Supplied entries
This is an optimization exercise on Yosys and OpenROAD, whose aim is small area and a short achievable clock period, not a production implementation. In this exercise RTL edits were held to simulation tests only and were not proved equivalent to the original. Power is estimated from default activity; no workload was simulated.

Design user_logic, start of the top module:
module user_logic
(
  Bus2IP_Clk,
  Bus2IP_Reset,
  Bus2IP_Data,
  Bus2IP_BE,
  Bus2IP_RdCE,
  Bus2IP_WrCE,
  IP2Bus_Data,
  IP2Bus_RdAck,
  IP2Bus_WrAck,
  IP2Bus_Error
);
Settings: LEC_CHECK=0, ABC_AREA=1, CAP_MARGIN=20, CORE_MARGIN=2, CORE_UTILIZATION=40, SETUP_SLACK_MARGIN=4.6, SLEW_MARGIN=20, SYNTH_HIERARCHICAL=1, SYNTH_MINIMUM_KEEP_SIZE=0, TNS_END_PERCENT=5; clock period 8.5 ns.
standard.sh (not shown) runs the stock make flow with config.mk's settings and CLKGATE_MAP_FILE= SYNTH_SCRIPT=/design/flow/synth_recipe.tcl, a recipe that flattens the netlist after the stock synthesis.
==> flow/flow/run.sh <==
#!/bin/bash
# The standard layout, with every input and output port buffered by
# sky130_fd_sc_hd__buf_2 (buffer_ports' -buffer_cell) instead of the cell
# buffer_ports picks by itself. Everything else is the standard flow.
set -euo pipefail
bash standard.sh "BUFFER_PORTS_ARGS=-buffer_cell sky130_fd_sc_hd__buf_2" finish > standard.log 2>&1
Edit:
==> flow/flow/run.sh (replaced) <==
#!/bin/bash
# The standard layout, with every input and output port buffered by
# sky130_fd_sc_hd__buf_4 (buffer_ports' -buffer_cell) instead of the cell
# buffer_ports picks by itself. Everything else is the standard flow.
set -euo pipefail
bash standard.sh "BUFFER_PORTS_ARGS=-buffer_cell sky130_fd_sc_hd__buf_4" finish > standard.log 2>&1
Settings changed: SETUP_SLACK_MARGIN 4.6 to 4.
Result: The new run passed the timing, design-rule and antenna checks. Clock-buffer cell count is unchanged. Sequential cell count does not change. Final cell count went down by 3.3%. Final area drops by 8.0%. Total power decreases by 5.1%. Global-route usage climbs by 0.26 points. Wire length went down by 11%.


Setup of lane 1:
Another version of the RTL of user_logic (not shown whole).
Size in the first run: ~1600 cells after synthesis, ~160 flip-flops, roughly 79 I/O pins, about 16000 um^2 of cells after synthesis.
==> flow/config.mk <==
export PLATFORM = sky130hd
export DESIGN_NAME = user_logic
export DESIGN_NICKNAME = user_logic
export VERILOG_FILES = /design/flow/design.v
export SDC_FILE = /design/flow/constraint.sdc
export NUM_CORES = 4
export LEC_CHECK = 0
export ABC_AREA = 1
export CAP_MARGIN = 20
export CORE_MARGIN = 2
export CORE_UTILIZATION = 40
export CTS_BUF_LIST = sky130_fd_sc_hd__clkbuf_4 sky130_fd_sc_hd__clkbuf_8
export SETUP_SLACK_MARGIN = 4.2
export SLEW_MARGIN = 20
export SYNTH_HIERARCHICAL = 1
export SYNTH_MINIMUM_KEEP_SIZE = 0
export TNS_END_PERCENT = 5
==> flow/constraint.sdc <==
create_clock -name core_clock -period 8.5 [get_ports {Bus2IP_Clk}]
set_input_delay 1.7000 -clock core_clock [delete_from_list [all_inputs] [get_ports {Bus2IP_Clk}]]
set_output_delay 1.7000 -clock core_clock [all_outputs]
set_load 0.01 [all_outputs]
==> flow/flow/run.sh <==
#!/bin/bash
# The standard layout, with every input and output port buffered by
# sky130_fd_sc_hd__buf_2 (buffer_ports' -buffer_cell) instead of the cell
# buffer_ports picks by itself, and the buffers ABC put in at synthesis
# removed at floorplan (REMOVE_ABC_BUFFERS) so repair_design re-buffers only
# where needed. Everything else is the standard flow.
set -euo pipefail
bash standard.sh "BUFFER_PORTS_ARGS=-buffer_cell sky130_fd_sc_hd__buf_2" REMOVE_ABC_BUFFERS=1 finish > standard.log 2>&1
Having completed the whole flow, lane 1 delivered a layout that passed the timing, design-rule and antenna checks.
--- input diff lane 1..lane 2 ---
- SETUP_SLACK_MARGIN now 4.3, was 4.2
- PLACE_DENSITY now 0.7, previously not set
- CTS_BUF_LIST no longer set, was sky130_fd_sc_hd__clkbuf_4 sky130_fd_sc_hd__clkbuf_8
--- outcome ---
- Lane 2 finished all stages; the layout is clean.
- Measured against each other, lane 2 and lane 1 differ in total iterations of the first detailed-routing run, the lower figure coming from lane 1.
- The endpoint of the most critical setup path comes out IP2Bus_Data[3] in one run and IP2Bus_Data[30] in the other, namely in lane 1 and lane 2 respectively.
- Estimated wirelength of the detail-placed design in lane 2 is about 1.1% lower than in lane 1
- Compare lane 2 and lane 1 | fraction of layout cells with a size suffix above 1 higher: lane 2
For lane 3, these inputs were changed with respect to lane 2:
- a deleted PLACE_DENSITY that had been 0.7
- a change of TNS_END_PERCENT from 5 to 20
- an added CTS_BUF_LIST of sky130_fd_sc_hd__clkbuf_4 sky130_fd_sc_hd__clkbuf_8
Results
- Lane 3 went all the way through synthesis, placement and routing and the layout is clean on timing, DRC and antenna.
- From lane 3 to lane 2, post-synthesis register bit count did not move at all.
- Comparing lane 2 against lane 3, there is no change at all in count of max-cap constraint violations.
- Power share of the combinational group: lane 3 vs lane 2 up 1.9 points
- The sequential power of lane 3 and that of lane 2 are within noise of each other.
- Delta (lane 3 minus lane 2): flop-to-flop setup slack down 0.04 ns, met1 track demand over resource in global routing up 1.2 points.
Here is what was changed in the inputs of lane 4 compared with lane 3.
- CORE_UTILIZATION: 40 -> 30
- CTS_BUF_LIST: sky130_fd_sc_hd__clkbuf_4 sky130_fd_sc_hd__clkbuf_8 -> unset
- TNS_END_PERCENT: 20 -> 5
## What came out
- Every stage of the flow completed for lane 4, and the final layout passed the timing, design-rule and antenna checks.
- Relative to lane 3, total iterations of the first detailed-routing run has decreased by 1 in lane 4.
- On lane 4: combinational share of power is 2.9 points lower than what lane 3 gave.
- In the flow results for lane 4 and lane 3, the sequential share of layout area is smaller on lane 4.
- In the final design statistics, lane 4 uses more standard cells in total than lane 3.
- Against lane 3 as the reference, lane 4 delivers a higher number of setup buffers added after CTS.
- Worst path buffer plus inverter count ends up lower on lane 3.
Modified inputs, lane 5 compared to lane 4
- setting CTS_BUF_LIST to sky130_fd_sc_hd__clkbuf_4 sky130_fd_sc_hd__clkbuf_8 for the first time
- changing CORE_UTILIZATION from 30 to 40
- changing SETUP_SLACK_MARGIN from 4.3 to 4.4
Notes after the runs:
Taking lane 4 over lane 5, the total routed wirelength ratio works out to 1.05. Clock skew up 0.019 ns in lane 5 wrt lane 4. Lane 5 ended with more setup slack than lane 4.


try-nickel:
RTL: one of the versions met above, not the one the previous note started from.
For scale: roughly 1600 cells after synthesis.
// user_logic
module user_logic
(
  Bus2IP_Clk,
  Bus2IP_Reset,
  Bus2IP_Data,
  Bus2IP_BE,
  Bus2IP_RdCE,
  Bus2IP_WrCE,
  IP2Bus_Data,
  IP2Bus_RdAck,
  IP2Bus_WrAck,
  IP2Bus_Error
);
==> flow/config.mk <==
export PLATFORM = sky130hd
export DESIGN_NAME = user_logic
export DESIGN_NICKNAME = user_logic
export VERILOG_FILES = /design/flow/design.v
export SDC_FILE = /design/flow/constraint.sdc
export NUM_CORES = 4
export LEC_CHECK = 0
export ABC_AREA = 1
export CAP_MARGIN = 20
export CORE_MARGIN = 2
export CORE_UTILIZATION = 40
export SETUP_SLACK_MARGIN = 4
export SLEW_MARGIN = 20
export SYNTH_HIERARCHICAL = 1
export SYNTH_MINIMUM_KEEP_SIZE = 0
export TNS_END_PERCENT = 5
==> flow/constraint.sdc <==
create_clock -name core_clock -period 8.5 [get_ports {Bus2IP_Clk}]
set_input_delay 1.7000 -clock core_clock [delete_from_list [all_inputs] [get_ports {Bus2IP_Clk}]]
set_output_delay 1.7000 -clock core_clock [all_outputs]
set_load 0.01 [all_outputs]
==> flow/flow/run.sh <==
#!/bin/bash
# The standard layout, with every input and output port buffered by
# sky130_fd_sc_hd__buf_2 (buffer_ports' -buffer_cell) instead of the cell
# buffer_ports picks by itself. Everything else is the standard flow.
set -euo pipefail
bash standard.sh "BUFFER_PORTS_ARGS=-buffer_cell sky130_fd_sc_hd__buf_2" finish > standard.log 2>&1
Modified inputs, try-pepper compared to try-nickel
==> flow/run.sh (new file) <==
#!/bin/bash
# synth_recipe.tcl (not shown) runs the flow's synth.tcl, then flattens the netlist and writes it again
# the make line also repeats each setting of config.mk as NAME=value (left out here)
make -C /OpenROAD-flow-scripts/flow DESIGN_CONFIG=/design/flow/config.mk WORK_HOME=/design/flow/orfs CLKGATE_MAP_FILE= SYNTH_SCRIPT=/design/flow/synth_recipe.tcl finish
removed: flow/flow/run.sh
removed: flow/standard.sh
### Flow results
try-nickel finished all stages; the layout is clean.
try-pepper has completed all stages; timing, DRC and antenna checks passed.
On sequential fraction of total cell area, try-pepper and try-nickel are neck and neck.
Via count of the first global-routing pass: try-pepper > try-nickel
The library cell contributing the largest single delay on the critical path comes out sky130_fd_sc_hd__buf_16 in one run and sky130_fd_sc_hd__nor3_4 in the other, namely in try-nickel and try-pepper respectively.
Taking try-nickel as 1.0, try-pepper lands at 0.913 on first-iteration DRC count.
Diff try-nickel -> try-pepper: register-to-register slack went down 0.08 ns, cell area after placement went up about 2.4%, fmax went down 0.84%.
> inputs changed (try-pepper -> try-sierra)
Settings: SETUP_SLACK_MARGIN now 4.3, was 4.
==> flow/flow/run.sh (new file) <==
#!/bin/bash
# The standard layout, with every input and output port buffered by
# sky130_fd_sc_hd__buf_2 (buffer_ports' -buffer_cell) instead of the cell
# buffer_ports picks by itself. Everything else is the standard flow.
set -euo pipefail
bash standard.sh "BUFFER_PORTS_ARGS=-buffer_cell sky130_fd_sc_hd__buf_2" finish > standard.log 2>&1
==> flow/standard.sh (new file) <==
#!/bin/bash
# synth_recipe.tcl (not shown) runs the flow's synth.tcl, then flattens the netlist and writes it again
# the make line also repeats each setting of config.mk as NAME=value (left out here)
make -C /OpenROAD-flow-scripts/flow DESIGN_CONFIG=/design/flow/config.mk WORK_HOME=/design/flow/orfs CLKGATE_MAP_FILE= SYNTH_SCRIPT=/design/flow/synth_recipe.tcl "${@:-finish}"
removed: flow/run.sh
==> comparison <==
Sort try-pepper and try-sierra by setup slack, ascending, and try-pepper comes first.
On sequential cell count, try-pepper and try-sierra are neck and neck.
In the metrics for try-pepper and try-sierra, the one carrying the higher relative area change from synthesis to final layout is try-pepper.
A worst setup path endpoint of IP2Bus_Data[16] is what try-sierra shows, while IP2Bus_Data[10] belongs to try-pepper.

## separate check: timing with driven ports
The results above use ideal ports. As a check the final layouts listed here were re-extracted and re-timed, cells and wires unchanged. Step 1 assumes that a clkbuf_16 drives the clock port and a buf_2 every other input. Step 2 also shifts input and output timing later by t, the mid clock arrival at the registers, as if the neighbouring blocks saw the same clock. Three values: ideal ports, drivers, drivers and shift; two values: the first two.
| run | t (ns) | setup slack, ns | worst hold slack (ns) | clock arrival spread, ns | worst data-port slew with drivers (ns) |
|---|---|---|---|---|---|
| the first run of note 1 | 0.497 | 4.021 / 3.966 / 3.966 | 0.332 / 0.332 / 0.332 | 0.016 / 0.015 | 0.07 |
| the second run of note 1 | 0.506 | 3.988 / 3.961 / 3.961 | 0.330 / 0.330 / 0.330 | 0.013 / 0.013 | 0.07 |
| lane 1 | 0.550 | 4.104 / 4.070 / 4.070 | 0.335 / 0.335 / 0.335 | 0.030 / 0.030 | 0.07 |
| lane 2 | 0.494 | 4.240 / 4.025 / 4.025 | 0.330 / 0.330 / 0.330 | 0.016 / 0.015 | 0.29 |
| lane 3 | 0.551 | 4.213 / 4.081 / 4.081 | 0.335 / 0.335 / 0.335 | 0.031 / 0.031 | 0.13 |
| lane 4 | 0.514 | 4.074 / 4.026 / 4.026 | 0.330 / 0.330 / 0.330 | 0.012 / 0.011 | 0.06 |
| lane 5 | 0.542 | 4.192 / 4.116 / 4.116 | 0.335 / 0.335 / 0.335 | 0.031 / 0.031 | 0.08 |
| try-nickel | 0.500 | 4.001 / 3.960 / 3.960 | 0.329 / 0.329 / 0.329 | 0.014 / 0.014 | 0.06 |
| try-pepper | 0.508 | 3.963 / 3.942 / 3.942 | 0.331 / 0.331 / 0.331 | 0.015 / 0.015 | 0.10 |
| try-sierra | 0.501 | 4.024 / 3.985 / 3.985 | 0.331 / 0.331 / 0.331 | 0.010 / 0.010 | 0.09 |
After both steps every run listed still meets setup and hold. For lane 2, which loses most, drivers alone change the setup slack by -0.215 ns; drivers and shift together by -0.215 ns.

Exercise requirements
Copy, from the material above, each line in which the string "lower" occurs.

Result for this task
- Measured against each other, lane 2 and lane 1 differ in total iterations of the first detailed-routing run, the lower figure coming from lane 1.
- Estimated wirelength of the detail-placed design in lane 2 is about 1.1% lower than in lane 1
- On lane 4: combinational share of power is 2.9 points lower than what lane 3 gave.
- Worst path buffer plus inverter count ends up lower on lane 3.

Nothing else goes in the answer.